First I started with a Python script that launches threads to do the HTTP (SSL) requests.

The script looks like this:
#!/usr/bin/env python
# ssl_load.py - Corey Goldberg - 2008

import httplib
from threading import Thread

threads = 250
host = '192.168.1.14'
file = '/foo.html'

def main():
    for i in range(threads):
        agent = Agent()
        agent.start()
            
class Agent(Thread):
    def __init__(self):
        Thread.__init__(self)
        
    def run(self):
        while True:
            conn = httplib.HTTPSConnection(host)
            conn.request('GET', file)
            resp = conn.getresponse()

if __name__ == '__main__':
    main()
This works great for small workloads, but Windows stops me from creating threads at around 800 per process (sometimes it was flaky and crashed after 300), so that won't work. The next step was to break the load into several processes and launch threads from each process. Rather than try to wrap this into a single script, I just use a starter script to call many instances of my load test script. I used a starter script like this:
#!/usr/bin/env python

import subprocess
processes = 60
for i in range(processes):
    subprocess.Popen('python ssl_load.py') 
250 threads per process seemed about right and didn't crash my system. Using this, I was able to launch 60 processes which gave me a total of 15k threads running.

I didn't reach the 50k goal, but on that hardware I doubt anyone could. With my 15k threads per machine, I was able to use 4 load generating machines to achieve 60k concurrent SSL connections. Not bad!

6 comments:

Grig Gheorghiu said...

Cool stuff, Corey -- I'll probably steal your script at some point :-)

Grig

Unknown said...

How did the F5 hold up under that load?

Jeff McNeil said...

...how did it hold up and which model was it? There's a pretty big difference between the hardware they'll ship.
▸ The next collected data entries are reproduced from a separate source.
<file path="src/rtl/datapath_xyz_if.sv">
// Control-code, operand and observe signals between the control FSM (master) and the X/Y/Z datapath (slave).
// No handshake: codes and data_in are sampled on every clock edge.
interface datapath_xyz_if #(
    parameter int WIDTH = 16,
    parameter int CNT_W = 8
);
    logic [3:0]       tx;
    logic [3:0]       ty;
    logic [3:0]       tz;
    logic [3:0]       tula;
    logic [WIDTH-1:0] data_in;
    logic [WIDTH-1:0] data_out;
    logic [WIDTH-1:0] acc_out;
    logic             carry;
    logic             zero;
    logic             z_valid;
    logic [CNT_W-1:0] result_count;

    modport master (
        output tx, ty, tz, tula, data_in,
        input  data_out, acc_out, carry, zero, z_valid, result_count
    );

    modport slave (
        input  tx, ty, tz, tula, data_in,
        output data_out, acc_out, carry, zero, z_valid, result_count
    );
endinterface

</file>
<file path="src/rtl/datapath_xyz.sv">
// X/Y/Z register + ULA datapath; every register updates in parallel on one edge and data_out is Z directly (0-cycle latency).
// No back-pressure: codes and data_in are consumed on every edge.
module datapath_xyz #(
    parameter int WIDTH = 16,
    parameter int CNT_W = 8
) (
    input  logic          i_clock,
    input  logic          i_reset,
    datapath_xyz_if.slave io_dp
);
    localparam logic [3:0] C_CLEAR  = 4'd0;
    localparam logic [3:0] C_LOAD   = 4'd1;
    localparam logic [3:0] C_SHIFTR = 4'd3;

    localparam logic [3:0] U_SUB  = 4'd1;
    localparam logic [3:0] U_AND  = 4'd2;
    localparam logic [3:0] U_OR   = 4'd3;
    localparam logic [3:0] U_XOR  = 4'd4;
    localparam logic [3:0] U_PASS = 4'd5;

    localparam logic [CNT_W-1:0] CNT_ONE = {{(CNT_W-1){1'b0}}, 1'b1};

    logic [WIDTH-1:0] r_x;
    logic [WIDTH-1:0] r_y;
    logic [WIDTH-1:0] r_z;
    logic             r_carry;
    logic             r_z_valid;
    logic [CNT_W-1:0] r_count;
    logic [WIDTH:0]   w_ula;

    // Top bit is carry for ADD, borrow for SUB, and always 0 for logic ops.
    always_comb begin
        w_ula = {1'b0, r_y} + {1'b0, r_x};
        case (io_dp.tula)
            U_SUB:   w_ula = {1'b0, r_y} - {1'b0, r_x};
            U_AND:   w_ula = {1'b0, r_y & r_x};
            U_OR:    w_ula = {1'b0, r_y | r_x};
            U_XOR:   w_ula = {1'b0, r_y ^ r_x};
            U_PASS:  w_ula = {1'b0, r_x};
            default: w_ula = {1'b0, r_y} + {1'b0, r_x};
        endcase
    end

    always_ff @(posedge i_clock or posedge i_reset) begin
        if (i_reset) begin
            r_x <= '0;
        end else begin
            case (io_dp.tx)
                C_CLEAR:  r_x <= '0;
                C_LOAD:   r_x <= io_dp.data_in;
                C_SHIFTR: r_x <= {1'b0, r_x[WIDTH-1:1]};
                default:  r_x <= r_x;
            endcase
        end
    end

    // Y shift pulls the saved carry into the MSB so (a+b)>>1 keeps the sum's top bit.
    always_ff @(posedge i_clock or posedge i_reset) begin
        if (i_reset) begin
            r_y     <= '0;
            r_carry <= 1'b0;
        end else begin
            case (io_dp.ty)
                C_CLEAR: begin
                    r_y     <= '0;
                    r_carry <= 1'b0;
                end
                C_LOAD: begin
                    r_y     <= w_ula[WIDTH-1:0];
                    r_carry <= w_ula[WIDTH];
                end
                C_SHIFTR: begin
                    r_y     <= {r_carry, r_y[WIDTH-1:1]};
                    r_carry <= 1'b0;
                end
                default: begin
                    r_y     <= r_y;
                    r_carry <= r_carry;
                end
            endcase
        end
    end

    always_ff @(posedge i_clock or posedge i_reset) begin
        if (i_reset) begin
            r_z       <= '0;
            r_z_valid <= 1'b0;
            r_count   <= '0;
        end else begin
            r_z_valid <= (io_dp.tz == C_LOAD);
            if (io_dp.tz == C_LOAD) begin
                r_count <= r_count + CNT_ONE;
            end
            case (io_dp.tz)
                C_CLEAR:  r_z <= '0;
                C_LOAD:   r_z <= r_y;
                C_SHIFTR: r_z <= {1'b0, r_z[WIDTH-1:1]};
                default:  r_z <= r_z;
            endcase
        end
    end

    assign io_dp.data_out     = r_z;
    assign io_dp.acc_out      = r_y;
    assign io_dp.carry        = r_carry;
    assign io_dp.zero         = (r_y == '0);
    assign io_dp.z_valid      = r_z_valid;
    assign io_dp.result_count = r_count;
endmodule

</file>
<file path="src/flat_wrapper.sv">
// flat-port wrapper written by rule: the top's interface ports become plain ports
module datapath_xyz_flat 
#(
    parameter int WIDTH = 16,
    parameter int CNT_W = 8
)
  (i_clock, i_reset, io_dp_tx, io_dp_ty, io_dp_tz, io_dp_tula, io_dp_data_in, io_dp_data_out, io_dp_acc_out, io_dp_carry, io_dp_zero, io_dp_z_valid, io_dp_result_count);
  datapath_xyz_if #(.WIDTH(WIDTH), .CNT_W(CNT_W)) io_dp_i ();
  input  logic i_clock;
  input  logic i_reset;
  input wire logic [$bits(io_dp_i.tx)-1:0] io_dp_tx;
  input wire logic [$bits(io_dp_i.ty)-1:0] io_dp_ty;
  input wire logic [$bits(io_dp_i.tz)-1:0] io_dp_tz;
  input wire logic [$bits(io_dp_i.tula)-1:0] io_dp_tula;
  input wire logic [$bits(io_dp_i.data_in)-1:0] io_dp_data_in;
  output wire logic [$bits(io_dp_i.data_out)-1:0] io_dp_data_out;
  output wire logic [$bits(io_dp_i.acc_out)-1:0] io_dp_acc_out;
  output wire logic [$bits(io_dp_i.carry)-1:0] io_dp_carry;
  output wire logic [$bits(io_dp_i.zero)-1:0] io_dp_zero;
  output wire logic [$bits(io_dp_i.z_valid)-1:0] io_dp_z_valid;
  output wire logic [$bits(io_dp_i.result_count)-1:0] io_dp_result_count;
  assign io_dp_i.tx = io_dp_tx;
  assign io_dp_i.ty = io_dp_ty;
  assign io_dp_i.tz = io_dp_tz;
  assign io_dp_i.tula = io_dp_tula;
  assign io_dp_i.data_in = io_dp_data_in;
  assign io_dp_data_out = io_dp_i.data_out;
  assign io_dp_acc_out = io_dp_i.acc_out;
  assign io_dp_carry = io_dp_i.carry;
  assign io_dp_zero = io_dp_i.zero;
  assign io_dp_z_valid = io_dp_i.z_valid;
  assign io_dp_result_count = io_dp_i.result_count;
  datapath_xyz #(.WIDTH(WIDTH), .CNT_W(CNT_W)) u_core (.i_clock(i_clock), .i_reset(i_reset), .io_dp(io_dp_i));
endmodule
</file>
I really like the F5 boxes. One can do some pretty cool stuff once you throw in the iRule engine.

Anonymous said...

Depending on your needs you might take a look at tsung - http://tsung.erlang-projects.org/ "Tsung's main strength is its ability to simulate a huge number of simultaneous user from a single CPU". It is easy to setup a complex sequence of requests and tsung will generate very useful stats.

Corey Goldberg said...

The F5 held up well (blanking on the model). The old hardware with the Big-IP 4.x software had a limit of 5k SSL connections. I drove the 60k and it held up perfectly.. CPU barely budged.

m3tomlins said...

Corey - you are right to point out that a comprehensive load testing tool like LoadRunner is way overkill for a simple test of connections through a load balancer. I think it would be important for you to mention the scope of your test is much more focused than an end-to-end, web application performance test.